*About this exercise*
Output only an exact transcription of the line containing "export CORE_UTILIZATION = 40" and all lines that follow it in the data below.

### Material for this task

This is an optimization exercise on Yosys and OpenROAD, whose aim is small area, not a production implementation. The RTL was checked by simulation tests, not by an equivalence proof against the original design. Power figures rest on the tool's default switching activity, not on a simulated workload.

--- design/flow/run.sh ---
#!/bin/bash
# synth_recipe.tcl (not shown) runs the flow's synth.tcl, then flattens the netlist and writes it again
# the make line also repeats each setting of config.mk as NAME=value (left out here)
make -C /OpenROAD-flow-scripts/flow DESIGN_CONFIG=/design/flow/config.mk WORK_HOME=/design/flow/orfs CLKGATE_MAP_FILE= SYNTH_SCRIPT=/design/flow/synth_recipe.tcl finish
--- design/flow/config.mk ---
export PLATFORM = sky130hd
export DESIGN_NAME = fsv
export DESIGN_NICKNAME = fsv
export VERILOG_FILES = /design/flow/design.v
export SDC_FILE = /design/flow/constraint.sdc
export NUM_CORES = 4
export LEC_CHECK = 0
export CAP_MARGIN = 20
export CORE_MARGIN = 2
export CORE_UTILIZATION = 40
export PLACE_DENSITY = 0.6
export SLEW_MARGIN = 20
--- design/flow/constraint.sdc ---
create_clock -name core_clock -period 8.0 [get_ports {clk}]
set_input_delay 1.6000 -clock core_clock [delete_from_list [all_inputs] [get_ports {clk}]]
set_output_delay 1.6000 -clock core_clock [all_outputs]
set_load 0.01 [all_outputs]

######

*Reply*
export CORE_UTILIZATION = 40
export PLACE_DENSITY = 0.6
export SLEW_MARGIN = 20
--- design/flow/constraint.sdc ---
create_clock -name core_clock -period 8.0 [get_ports {clk}]
set_input_delay 1.6000 -clock core_clock [delete_from_list [all_inputs] [get_ports {clk}]]
set_output_delay 1.6000 -clock core_clock [all_outputs]
set_load 0.01 [all_outputs]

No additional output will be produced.